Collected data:
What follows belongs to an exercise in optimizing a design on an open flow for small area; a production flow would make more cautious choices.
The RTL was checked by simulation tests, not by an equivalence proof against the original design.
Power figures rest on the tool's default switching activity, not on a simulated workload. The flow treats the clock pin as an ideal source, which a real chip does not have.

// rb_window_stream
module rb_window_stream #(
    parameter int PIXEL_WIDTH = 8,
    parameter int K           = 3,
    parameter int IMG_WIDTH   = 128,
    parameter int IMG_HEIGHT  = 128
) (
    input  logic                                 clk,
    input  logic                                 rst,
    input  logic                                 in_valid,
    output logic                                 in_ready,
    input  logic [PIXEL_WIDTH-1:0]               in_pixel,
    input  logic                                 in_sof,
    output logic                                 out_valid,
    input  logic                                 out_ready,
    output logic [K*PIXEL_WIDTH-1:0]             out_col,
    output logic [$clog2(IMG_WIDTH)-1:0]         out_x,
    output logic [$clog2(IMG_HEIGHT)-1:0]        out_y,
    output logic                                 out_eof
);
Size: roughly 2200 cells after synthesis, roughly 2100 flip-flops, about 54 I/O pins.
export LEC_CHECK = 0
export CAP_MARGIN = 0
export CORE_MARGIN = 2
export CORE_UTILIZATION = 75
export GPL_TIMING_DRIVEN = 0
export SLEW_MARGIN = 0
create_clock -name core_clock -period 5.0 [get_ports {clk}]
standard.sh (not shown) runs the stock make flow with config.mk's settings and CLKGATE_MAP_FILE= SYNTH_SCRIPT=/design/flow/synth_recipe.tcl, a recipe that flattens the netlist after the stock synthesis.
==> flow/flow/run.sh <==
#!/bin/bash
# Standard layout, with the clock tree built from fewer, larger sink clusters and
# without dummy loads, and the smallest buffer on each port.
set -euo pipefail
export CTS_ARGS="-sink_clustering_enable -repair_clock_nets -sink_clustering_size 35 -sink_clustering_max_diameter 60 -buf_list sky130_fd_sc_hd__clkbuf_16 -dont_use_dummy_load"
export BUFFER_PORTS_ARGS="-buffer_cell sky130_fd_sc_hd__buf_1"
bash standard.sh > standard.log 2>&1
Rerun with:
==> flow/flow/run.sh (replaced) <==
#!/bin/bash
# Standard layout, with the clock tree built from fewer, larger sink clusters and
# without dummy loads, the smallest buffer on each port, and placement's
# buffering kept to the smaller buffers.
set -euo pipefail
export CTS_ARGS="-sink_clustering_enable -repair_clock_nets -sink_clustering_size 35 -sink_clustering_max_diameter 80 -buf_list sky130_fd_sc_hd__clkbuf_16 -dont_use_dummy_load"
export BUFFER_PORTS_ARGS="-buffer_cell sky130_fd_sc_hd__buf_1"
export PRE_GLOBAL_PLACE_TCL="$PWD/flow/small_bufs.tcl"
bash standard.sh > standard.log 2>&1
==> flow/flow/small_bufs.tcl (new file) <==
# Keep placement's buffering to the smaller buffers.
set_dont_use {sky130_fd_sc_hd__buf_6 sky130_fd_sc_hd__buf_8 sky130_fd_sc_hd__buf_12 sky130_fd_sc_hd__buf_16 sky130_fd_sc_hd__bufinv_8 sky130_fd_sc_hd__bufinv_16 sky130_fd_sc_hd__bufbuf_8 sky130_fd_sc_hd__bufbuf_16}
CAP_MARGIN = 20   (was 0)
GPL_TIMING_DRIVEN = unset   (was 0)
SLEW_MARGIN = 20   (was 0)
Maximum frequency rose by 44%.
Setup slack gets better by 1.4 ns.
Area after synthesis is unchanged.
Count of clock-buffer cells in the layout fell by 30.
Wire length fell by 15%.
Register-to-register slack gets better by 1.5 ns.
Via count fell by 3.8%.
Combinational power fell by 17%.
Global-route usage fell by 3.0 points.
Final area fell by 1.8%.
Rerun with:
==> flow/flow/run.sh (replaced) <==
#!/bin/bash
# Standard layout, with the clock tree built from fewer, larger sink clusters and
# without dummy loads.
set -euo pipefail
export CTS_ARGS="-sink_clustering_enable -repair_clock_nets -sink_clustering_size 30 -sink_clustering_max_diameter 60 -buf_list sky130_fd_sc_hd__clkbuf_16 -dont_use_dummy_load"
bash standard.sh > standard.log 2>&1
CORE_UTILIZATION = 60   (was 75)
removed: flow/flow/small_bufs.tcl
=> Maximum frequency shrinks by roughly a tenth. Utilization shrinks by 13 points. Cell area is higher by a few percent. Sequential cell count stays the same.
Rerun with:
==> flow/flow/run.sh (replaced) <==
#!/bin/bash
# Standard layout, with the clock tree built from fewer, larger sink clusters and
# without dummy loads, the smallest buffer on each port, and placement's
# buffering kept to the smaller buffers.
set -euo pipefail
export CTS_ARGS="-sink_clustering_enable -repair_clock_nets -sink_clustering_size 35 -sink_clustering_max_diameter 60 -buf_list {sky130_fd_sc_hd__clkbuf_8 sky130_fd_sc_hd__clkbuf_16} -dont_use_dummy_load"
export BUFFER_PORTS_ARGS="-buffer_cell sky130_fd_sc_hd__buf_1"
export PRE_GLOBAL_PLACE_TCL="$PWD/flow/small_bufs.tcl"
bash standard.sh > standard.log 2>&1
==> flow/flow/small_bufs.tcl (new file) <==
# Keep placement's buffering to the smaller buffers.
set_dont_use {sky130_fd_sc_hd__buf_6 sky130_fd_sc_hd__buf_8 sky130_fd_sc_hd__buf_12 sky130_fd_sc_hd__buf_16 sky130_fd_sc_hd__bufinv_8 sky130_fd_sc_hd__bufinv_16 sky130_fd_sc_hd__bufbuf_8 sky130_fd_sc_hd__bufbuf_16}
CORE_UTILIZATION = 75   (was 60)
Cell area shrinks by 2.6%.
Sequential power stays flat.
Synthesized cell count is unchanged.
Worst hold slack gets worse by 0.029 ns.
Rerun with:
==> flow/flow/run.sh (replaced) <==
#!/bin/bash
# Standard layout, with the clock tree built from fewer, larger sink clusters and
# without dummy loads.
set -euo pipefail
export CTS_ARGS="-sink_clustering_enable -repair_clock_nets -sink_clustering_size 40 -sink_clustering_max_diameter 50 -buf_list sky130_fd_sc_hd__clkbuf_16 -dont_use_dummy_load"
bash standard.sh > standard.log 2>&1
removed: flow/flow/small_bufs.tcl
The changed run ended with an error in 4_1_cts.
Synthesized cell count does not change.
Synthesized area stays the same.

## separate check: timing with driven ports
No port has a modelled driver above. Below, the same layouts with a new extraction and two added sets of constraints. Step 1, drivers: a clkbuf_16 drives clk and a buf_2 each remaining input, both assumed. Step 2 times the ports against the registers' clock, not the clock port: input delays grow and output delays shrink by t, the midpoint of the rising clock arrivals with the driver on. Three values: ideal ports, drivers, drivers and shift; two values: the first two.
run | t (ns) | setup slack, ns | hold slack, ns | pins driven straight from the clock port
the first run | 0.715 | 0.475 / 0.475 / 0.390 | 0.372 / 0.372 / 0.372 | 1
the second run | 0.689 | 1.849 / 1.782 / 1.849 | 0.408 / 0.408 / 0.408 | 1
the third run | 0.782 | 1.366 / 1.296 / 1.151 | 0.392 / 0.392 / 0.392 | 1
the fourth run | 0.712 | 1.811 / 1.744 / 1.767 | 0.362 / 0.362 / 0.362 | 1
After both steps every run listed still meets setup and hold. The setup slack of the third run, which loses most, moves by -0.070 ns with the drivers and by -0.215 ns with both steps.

* * *

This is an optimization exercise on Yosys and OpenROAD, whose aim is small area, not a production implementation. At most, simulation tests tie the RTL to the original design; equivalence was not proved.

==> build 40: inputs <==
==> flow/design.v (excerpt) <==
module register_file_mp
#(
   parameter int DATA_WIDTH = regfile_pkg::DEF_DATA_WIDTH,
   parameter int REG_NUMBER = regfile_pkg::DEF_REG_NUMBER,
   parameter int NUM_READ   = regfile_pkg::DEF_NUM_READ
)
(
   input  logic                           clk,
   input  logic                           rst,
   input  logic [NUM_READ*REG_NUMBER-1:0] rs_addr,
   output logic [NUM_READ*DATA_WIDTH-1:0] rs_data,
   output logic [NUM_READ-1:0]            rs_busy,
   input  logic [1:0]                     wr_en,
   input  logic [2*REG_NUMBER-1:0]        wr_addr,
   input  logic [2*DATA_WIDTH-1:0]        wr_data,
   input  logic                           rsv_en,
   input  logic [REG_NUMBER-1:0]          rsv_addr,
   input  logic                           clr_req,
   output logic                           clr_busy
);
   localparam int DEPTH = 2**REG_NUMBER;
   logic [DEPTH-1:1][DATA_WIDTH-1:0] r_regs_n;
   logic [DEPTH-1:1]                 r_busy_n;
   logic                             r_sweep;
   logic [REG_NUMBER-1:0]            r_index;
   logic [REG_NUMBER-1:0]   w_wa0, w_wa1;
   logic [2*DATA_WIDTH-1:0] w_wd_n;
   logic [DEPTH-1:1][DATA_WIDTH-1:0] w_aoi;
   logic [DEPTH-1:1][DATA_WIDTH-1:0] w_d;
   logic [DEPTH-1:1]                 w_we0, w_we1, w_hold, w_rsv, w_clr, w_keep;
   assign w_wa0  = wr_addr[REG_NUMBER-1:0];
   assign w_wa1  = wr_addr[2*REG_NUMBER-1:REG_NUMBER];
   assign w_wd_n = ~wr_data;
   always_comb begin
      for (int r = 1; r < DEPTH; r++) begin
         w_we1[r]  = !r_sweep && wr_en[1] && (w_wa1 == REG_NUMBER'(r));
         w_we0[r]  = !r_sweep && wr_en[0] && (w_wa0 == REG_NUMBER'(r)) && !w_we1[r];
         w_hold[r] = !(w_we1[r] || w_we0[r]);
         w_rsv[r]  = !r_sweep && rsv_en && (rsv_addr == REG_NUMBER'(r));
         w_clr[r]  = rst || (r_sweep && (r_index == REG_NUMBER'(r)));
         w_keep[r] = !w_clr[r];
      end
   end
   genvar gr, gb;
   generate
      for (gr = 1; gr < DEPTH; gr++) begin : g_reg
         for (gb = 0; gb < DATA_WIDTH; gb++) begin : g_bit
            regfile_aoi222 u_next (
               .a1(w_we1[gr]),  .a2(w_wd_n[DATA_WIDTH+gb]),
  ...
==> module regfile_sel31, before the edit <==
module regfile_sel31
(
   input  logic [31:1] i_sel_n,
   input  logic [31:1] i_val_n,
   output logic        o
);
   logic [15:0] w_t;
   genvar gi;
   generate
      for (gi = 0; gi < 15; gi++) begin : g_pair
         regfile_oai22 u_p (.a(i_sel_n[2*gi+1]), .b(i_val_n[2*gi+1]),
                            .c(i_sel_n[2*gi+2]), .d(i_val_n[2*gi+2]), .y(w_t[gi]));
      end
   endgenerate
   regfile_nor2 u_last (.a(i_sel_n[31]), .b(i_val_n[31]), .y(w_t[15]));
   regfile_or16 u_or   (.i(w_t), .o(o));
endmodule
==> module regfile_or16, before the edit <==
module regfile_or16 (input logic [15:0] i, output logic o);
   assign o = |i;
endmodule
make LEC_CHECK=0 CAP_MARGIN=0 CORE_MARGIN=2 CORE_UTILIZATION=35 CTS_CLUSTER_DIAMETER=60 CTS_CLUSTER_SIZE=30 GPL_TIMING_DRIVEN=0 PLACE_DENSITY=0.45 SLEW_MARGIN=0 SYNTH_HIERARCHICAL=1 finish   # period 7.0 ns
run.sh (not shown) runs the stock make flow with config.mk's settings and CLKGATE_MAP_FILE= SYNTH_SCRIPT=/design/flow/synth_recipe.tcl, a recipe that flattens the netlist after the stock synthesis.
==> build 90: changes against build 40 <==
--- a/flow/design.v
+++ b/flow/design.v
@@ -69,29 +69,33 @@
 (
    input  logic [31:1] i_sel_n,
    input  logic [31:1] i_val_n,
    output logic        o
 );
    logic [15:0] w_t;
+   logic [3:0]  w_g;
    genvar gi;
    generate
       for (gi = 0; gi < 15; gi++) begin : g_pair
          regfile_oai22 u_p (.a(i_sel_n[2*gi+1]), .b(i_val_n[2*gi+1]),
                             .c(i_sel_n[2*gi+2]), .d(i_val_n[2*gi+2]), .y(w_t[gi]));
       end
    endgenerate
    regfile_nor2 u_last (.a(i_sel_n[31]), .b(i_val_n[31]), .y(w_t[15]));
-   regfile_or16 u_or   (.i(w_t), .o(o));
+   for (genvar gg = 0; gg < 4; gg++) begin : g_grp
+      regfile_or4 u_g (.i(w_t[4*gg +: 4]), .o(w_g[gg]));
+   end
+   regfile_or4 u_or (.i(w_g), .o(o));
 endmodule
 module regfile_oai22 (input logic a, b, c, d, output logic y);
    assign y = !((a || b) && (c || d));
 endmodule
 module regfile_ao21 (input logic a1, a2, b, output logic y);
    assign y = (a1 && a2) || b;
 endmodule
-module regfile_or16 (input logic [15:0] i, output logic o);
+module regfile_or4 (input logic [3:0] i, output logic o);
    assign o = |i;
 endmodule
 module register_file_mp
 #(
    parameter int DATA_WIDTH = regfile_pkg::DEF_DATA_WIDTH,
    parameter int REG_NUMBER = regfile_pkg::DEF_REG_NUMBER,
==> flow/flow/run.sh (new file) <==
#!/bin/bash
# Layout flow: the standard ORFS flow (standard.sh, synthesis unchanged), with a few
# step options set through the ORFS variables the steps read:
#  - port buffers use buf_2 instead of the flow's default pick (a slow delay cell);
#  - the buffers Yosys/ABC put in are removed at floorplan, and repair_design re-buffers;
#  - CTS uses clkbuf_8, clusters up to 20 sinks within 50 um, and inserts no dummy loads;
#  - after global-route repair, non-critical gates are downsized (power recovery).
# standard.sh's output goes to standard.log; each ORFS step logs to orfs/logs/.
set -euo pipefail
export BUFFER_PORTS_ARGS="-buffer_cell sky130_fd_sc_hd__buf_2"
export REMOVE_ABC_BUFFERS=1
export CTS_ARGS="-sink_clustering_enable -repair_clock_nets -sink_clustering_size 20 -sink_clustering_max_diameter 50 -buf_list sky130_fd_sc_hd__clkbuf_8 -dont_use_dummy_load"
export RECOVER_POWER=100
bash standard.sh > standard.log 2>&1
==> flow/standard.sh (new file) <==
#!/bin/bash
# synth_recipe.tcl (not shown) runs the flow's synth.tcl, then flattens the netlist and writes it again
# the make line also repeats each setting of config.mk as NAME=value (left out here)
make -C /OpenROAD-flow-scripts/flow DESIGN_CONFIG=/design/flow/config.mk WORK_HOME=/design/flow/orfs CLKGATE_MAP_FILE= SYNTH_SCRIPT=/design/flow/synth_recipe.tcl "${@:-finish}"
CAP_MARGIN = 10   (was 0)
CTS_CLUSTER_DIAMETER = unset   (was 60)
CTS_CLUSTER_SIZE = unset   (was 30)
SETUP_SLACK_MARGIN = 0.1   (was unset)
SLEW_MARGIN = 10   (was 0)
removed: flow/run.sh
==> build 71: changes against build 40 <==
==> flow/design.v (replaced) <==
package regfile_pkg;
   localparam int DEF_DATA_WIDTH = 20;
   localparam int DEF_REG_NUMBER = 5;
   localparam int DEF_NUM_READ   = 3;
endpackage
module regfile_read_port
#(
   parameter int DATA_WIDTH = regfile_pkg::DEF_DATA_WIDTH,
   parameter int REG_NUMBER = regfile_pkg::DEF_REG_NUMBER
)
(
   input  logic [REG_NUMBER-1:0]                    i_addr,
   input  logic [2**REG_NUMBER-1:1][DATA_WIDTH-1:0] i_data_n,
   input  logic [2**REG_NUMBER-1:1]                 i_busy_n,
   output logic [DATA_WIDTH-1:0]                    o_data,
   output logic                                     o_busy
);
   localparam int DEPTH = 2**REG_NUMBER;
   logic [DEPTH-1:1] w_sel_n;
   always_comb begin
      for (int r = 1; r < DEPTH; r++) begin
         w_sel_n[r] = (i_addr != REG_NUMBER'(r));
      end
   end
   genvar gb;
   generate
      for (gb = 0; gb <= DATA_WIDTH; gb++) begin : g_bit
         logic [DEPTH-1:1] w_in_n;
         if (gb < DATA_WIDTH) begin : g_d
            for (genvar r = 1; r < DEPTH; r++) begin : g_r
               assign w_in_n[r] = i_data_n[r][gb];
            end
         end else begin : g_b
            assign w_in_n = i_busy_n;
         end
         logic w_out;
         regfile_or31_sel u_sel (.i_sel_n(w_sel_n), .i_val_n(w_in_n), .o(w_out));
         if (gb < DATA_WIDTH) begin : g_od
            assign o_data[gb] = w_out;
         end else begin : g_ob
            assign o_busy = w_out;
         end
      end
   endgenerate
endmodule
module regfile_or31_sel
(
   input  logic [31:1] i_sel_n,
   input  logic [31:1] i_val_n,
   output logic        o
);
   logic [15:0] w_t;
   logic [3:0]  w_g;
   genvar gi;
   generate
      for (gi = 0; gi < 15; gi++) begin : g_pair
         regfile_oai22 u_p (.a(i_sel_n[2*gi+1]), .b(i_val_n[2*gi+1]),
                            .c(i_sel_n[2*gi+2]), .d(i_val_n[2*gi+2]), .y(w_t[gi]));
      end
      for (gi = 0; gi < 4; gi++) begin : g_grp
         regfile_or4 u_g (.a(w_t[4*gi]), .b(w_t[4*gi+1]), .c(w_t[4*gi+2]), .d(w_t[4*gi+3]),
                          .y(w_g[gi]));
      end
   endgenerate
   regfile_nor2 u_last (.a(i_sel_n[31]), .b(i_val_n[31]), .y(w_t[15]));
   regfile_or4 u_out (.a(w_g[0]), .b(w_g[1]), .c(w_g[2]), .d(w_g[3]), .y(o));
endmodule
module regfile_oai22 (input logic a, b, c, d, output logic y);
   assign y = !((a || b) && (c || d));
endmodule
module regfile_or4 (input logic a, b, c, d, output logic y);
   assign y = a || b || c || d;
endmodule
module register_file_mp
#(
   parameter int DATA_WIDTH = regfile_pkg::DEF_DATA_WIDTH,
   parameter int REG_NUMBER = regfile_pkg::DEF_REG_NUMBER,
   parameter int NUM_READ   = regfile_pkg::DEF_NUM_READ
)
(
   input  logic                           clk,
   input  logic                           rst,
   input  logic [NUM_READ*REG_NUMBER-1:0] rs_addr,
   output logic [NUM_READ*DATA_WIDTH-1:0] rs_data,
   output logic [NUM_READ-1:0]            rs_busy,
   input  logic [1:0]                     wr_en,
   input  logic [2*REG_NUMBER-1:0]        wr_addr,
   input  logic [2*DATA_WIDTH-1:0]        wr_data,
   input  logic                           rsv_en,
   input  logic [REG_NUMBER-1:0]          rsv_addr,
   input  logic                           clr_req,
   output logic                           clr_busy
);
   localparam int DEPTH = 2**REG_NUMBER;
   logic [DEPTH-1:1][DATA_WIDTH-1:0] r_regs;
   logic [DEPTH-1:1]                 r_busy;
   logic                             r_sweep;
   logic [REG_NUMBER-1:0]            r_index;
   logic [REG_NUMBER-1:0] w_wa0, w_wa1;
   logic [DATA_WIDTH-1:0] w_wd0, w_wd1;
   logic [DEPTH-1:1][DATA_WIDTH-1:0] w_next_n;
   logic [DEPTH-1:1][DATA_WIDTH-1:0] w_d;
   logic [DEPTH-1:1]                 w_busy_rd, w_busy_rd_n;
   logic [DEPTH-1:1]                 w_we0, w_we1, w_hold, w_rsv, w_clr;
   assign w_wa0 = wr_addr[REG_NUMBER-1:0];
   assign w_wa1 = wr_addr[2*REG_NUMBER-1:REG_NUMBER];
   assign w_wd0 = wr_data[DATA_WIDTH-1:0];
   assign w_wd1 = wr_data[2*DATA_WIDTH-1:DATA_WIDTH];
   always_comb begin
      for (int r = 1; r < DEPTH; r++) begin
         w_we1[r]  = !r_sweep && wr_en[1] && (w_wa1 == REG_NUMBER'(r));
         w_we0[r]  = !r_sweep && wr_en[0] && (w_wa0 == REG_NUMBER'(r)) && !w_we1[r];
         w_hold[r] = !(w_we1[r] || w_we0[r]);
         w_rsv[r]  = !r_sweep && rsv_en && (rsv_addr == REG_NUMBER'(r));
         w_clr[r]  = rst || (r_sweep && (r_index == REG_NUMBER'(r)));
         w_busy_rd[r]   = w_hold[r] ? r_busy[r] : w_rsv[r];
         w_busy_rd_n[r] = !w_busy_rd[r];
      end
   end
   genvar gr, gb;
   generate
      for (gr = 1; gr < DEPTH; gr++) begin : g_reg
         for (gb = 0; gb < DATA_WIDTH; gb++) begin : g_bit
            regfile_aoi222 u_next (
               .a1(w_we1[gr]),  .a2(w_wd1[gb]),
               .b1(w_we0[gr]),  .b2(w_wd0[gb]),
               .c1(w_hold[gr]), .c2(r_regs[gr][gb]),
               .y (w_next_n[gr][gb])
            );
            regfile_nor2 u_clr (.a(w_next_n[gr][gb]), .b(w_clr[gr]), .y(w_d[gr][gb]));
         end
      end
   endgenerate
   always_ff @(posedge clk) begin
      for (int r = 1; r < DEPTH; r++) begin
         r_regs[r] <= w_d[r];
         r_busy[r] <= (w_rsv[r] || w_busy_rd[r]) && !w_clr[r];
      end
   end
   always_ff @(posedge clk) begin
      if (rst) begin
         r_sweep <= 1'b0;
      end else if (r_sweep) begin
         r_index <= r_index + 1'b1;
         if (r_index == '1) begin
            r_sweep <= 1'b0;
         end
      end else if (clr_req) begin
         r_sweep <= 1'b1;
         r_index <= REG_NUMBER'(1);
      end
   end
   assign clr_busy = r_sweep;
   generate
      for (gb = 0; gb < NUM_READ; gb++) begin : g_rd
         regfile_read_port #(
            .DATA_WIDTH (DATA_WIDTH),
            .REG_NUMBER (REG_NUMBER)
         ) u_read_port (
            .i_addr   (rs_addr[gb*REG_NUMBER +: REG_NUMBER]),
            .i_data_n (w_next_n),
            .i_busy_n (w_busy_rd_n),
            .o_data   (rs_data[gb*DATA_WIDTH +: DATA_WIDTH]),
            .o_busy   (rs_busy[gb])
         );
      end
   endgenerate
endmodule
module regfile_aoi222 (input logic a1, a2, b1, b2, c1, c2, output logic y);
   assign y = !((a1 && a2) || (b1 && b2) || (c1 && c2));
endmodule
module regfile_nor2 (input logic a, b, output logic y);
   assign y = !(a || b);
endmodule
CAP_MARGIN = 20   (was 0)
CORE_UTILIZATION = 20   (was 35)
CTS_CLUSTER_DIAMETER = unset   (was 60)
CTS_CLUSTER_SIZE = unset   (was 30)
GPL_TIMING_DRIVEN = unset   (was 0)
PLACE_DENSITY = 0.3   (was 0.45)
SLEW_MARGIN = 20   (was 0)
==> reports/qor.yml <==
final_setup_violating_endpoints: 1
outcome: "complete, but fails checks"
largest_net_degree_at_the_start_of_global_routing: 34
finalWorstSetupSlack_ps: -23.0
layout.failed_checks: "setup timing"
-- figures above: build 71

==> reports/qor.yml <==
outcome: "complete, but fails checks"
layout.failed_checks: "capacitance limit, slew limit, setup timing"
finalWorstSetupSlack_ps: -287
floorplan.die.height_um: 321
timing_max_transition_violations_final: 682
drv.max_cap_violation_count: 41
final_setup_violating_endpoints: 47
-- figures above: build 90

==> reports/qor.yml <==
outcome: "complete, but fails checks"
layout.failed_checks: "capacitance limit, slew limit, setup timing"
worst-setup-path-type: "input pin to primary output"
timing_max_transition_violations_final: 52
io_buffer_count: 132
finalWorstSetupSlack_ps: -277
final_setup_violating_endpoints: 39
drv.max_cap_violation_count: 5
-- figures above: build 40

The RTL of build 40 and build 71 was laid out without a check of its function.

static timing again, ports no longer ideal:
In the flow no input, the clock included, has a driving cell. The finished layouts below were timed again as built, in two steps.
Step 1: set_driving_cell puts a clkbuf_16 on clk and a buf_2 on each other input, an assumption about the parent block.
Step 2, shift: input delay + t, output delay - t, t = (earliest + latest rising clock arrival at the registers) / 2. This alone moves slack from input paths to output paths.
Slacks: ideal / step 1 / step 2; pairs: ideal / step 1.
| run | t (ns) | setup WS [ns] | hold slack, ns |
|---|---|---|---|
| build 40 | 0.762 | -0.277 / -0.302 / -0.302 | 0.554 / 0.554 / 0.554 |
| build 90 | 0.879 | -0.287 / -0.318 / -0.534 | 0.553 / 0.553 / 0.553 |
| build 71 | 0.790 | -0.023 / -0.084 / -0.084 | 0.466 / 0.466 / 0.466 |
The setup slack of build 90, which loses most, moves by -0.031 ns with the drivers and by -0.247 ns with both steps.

...

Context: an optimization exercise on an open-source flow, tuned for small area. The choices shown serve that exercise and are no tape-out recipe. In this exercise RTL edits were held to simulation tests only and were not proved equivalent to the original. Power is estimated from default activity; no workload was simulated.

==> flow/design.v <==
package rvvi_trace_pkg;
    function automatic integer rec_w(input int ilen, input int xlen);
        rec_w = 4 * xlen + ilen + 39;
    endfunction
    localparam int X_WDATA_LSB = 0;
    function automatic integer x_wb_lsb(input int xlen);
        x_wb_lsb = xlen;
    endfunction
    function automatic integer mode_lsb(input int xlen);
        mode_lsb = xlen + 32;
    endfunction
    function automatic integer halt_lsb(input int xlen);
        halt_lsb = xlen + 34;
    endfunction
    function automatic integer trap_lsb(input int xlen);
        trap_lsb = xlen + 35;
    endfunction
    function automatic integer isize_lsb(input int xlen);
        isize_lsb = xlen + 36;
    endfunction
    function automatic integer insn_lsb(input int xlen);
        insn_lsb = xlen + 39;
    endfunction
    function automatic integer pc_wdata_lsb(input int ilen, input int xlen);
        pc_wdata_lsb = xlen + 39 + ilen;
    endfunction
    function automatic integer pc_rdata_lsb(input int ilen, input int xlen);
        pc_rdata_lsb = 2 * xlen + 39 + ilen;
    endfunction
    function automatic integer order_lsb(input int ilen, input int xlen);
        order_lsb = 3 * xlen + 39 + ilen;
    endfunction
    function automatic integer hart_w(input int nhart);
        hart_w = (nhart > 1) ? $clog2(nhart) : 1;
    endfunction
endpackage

## What to work on
Wherever a line of the data holds "period", copy that line.

## Exercise result
create_clock -name core_clock -period 5.0 [get_ports {clk}]
make LEC_CHECK=0 CAP_MARGIN=0 CORE_MARGIN=2 CORE_UTILIZATION=35 CTS_CLUSTER_DIAMETER=60 CTS_CLUSTER_SIZE=30 GPL_TIMING_DRIVEN=0 PLACE_DENSITY=0.45 SLEW_MARGIN=0 SYNTH_HIERARCHICAL=1 finish   # period 7.0 ns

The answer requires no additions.